*** Opening Extracted information ***
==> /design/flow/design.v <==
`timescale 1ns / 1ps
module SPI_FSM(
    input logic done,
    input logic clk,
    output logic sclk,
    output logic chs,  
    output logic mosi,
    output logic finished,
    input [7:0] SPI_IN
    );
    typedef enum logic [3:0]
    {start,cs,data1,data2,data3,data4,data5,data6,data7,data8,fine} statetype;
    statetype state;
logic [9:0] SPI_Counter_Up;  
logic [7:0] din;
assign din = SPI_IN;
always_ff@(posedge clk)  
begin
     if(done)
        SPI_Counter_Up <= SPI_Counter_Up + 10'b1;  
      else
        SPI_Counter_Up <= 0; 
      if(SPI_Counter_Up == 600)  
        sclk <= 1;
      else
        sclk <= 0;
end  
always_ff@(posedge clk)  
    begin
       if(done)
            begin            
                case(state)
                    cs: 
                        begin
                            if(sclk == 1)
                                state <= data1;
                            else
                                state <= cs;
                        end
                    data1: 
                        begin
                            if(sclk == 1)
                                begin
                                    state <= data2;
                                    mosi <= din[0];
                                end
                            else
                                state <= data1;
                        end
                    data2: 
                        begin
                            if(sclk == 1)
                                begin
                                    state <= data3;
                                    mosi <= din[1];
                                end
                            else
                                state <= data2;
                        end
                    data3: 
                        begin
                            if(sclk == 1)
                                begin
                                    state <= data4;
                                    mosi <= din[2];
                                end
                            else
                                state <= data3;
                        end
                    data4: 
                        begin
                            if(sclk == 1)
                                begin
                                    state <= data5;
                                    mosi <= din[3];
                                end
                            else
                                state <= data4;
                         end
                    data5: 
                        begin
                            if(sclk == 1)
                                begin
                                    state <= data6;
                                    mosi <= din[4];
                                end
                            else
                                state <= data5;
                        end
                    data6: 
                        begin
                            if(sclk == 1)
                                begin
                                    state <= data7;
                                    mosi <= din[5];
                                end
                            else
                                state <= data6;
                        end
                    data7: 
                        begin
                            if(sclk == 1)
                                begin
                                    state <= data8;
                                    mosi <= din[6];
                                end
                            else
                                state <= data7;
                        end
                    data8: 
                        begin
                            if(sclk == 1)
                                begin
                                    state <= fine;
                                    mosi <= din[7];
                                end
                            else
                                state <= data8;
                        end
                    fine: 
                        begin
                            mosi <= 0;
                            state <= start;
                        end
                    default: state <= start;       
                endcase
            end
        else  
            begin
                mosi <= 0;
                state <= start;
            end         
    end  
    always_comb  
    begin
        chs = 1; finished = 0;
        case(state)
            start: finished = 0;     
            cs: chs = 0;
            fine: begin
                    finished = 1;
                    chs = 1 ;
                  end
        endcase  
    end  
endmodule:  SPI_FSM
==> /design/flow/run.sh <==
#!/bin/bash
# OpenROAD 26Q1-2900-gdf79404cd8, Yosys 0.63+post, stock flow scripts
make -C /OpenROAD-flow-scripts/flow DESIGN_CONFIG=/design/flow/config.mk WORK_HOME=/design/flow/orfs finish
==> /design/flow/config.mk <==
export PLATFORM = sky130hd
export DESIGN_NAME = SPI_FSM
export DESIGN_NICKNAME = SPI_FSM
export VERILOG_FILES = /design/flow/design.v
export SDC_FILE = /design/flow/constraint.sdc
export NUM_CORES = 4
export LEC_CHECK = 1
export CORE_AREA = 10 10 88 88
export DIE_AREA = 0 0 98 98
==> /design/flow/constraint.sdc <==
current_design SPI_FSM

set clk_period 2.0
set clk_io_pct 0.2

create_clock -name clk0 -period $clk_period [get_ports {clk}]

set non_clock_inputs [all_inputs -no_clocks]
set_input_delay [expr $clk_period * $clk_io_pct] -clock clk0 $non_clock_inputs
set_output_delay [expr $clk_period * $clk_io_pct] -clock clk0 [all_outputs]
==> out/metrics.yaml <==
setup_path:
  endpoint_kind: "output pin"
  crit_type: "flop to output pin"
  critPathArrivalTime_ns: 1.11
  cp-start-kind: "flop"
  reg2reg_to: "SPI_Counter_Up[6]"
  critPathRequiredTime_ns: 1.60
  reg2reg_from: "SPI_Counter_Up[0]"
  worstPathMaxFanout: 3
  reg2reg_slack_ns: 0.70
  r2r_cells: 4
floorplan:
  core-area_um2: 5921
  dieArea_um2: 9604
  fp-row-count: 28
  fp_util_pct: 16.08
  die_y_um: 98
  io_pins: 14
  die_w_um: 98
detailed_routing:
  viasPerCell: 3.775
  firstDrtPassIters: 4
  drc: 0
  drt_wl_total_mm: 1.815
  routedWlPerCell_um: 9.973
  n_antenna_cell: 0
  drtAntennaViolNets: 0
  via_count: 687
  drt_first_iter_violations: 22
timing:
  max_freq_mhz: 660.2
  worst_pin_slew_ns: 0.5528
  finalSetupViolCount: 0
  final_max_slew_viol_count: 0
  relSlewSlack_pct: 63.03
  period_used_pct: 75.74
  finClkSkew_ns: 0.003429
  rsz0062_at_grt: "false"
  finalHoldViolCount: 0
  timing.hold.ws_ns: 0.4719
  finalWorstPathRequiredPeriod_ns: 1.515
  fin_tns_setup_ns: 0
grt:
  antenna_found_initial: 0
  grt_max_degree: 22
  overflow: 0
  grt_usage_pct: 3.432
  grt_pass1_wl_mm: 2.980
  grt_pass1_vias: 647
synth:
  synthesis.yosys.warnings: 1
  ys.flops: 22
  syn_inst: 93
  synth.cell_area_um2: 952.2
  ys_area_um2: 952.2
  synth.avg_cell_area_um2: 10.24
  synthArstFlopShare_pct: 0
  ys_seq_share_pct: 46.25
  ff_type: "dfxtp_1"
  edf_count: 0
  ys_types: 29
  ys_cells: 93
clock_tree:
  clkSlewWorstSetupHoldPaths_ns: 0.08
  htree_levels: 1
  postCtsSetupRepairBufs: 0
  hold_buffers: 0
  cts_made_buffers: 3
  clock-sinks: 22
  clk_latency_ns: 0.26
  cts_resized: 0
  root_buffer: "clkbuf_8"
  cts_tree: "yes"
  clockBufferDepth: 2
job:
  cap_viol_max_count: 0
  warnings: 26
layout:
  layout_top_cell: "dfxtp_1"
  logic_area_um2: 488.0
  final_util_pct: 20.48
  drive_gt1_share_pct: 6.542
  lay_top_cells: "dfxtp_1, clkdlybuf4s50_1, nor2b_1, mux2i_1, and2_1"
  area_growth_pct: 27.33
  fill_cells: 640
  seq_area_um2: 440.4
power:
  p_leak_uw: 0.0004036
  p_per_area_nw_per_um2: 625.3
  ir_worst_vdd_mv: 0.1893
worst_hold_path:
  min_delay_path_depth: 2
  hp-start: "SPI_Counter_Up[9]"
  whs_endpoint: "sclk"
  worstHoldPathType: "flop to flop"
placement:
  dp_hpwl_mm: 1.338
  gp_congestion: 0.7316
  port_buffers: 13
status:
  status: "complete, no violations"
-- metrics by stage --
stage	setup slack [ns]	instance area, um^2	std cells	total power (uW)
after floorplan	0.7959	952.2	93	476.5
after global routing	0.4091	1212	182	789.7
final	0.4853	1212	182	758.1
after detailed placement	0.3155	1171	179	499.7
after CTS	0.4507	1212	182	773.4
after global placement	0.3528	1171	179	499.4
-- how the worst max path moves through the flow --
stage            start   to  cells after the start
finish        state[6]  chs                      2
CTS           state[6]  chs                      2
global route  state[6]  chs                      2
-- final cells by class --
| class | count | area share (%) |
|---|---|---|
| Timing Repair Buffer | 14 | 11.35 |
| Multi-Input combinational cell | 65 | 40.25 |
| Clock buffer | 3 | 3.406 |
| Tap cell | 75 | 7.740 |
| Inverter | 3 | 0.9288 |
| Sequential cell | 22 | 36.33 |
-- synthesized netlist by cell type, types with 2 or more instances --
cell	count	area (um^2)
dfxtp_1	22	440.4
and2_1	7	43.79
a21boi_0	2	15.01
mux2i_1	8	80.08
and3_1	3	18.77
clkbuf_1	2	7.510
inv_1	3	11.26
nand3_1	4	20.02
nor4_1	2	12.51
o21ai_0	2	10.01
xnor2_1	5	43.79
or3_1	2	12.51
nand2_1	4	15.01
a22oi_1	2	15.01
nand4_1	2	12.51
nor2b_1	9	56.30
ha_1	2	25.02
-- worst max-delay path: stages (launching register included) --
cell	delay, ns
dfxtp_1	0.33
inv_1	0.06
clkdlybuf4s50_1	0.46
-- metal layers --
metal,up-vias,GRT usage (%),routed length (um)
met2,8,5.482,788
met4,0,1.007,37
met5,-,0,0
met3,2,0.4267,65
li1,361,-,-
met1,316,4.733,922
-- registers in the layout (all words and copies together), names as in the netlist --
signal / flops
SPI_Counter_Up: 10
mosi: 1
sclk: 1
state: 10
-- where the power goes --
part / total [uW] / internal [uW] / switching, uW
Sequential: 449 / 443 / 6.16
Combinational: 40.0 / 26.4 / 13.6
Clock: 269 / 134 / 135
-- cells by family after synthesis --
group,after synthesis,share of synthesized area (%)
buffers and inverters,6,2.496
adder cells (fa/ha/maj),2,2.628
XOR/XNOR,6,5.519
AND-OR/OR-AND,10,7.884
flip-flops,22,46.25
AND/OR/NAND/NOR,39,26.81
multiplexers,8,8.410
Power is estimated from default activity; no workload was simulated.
*** Closing Extracted information ***
*** Opening Extracted information ***
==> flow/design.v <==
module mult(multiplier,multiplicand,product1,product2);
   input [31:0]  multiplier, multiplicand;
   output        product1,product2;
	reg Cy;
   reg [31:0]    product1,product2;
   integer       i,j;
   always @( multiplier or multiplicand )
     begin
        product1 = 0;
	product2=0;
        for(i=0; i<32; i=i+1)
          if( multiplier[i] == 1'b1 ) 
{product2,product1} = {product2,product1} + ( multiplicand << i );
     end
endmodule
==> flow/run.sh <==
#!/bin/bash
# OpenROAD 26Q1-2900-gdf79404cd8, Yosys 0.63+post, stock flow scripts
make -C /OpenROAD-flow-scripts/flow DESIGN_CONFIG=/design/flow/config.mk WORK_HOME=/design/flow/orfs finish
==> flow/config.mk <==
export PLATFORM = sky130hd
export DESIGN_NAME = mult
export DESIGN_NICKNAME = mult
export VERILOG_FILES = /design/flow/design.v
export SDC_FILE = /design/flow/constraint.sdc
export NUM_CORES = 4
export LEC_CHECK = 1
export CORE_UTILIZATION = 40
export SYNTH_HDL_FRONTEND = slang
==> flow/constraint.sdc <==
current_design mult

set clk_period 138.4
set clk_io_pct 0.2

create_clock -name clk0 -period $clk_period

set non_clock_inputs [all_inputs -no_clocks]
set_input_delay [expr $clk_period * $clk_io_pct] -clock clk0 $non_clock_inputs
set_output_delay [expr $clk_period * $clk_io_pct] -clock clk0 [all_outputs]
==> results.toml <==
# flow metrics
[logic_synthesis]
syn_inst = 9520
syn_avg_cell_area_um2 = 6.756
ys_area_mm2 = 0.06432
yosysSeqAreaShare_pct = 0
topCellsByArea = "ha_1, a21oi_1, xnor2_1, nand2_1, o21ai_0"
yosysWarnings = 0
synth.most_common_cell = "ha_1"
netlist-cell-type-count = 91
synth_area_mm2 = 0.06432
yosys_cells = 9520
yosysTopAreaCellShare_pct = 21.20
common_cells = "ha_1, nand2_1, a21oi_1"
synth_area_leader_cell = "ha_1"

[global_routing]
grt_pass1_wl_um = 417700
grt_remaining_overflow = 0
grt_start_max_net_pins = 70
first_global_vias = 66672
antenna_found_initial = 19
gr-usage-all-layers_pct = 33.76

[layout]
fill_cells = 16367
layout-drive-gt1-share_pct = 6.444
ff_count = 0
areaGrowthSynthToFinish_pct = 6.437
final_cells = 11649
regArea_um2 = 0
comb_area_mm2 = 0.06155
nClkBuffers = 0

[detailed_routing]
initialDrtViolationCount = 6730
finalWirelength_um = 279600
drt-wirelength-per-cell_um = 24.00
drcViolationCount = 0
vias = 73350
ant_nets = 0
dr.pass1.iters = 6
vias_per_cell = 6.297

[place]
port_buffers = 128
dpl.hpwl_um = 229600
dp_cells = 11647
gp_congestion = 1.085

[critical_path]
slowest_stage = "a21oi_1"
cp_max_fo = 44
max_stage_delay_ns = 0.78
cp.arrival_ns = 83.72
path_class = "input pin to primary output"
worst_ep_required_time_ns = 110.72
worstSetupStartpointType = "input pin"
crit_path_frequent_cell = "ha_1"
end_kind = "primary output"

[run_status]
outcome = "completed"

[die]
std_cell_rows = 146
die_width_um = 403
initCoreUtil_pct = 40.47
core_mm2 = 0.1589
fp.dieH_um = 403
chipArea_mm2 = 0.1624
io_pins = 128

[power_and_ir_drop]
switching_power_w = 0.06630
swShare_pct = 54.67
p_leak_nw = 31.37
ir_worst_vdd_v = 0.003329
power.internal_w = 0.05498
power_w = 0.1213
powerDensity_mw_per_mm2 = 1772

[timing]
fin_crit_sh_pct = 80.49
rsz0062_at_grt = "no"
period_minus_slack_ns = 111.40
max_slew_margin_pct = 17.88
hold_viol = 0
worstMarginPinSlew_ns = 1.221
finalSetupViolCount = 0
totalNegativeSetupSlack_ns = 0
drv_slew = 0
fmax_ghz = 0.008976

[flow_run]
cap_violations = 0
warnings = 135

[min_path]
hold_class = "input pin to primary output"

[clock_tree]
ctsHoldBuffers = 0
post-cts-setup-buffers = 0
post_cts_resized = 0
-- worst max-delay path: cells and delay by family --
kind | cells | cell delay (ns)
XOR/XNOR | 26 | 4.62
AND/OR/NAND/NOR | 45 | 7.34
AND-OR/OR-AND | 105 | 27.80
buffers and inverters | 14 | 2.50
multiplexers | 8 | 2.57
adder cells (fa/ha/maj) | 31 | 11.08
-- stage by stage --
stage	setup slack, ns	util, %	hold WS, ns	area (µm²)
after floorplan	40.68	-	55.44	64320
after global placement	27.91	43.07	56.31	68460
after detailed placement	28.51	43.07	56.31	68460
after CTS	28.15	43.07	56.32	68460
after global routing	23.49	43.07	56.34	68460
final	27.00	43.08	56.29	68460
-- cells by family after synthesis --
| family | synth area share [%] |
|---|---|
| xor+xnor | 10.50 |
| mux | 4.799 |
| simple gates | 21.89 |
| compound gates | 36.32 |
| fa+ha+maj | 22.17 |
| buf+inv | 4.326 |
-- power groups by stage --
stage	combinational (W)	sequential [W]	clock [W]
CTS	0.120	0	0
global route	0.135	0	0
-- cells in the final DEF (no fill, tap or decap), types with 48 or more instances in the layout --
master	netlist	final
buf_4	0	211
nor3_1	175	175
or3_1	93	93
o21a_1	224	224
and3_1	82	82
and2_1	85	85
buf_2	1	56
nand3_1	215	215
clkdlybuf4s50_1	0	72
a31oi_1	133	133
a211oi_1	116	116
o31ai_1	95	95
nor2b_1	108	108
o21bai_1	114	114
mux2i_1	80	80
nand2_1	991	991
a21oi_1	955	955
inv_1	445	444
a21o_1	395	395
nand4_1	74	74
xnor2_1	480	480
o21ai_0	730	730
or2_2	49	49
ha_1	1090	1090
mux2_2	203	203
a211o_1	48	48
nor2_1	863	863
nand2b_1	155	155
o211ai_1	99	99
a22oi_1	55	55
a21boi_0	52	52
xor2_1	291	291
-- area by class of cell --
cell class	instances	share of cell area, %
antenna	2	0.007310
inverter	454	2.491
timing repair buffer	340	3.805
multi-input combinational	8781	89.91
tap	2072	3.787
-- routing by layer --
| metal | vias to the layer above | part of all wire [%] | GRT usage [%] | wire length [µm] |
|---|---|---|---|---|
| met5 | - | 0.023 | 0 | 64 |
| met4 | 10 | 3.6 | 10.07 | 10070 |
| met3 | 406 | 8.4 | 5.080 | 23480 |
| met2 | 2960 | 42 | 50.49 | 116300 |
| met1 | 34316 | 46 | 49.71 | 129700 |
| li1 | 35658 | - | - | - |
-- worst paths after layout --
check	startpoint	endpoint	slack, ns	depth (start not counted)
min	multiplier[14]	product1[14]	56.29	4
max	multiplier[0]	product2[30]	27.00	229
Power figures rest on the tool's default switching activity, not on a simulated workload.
*** Closing Extracted information ***
Referring to the material above, set down exactly the lines between the line with "75 | 7.740 |" and the line with "Combinational: 40.0 / 26.4 / 13.6", inclusive, and no other lines.

Reply to the task
| Tap cell | 75 | 7.740 |
| Inverter | 3 | 0.9288 |
| Sequential cell | 22 | 36.33 |
-- synthesized netlist by cell type, types with 2 or more instances --
cell	count	area (um^2)
dfxtp_1	22	440.4
and2_1	7	43.79
a21boi_0	2	15.01
mux2i_1	8	80.08
and3_1	3	18.77
clkbuf_1	2	7.510
inv_1	3	11.26
nand3_1	4	20.02
nor4_1	2	12.51
o21ai_0	2	10.01
xnor2_1	5	43.79
or3_1	2	12.51
nand2_1	4	15.01
a22oi_1	2	15.01
nand4_1	2	12.51
nor2b_1	9	56.30
ha_1	2	25.02
-- worst max-delay path: stages (launching register included) --
cell	delay, ns
dfxtp_1	0.33
inv_1	0.06
clkdlybuf4s50_1	0.46
-- metal layers --
metal,up-vias,GRT usage (%),routed length (um)
met2,8,5.482,788
met4,0,1.007,37
met5,-,0,0
met3,2,0.4267,65
li1,361,-,-
met1,316,4.733,922
-- registers in the layout (all words and copies together), names as in the netlist --
signal / flops
SPI_Counter_Up: 10
mosi: 1
sclk: 1
state: 10
-- where the power goes --
part / total [uW] / internal [uW] / switching, uW
Sequential: 449 / 443 / 6.16
Combinational: 40.0 / 26.4 / 13.6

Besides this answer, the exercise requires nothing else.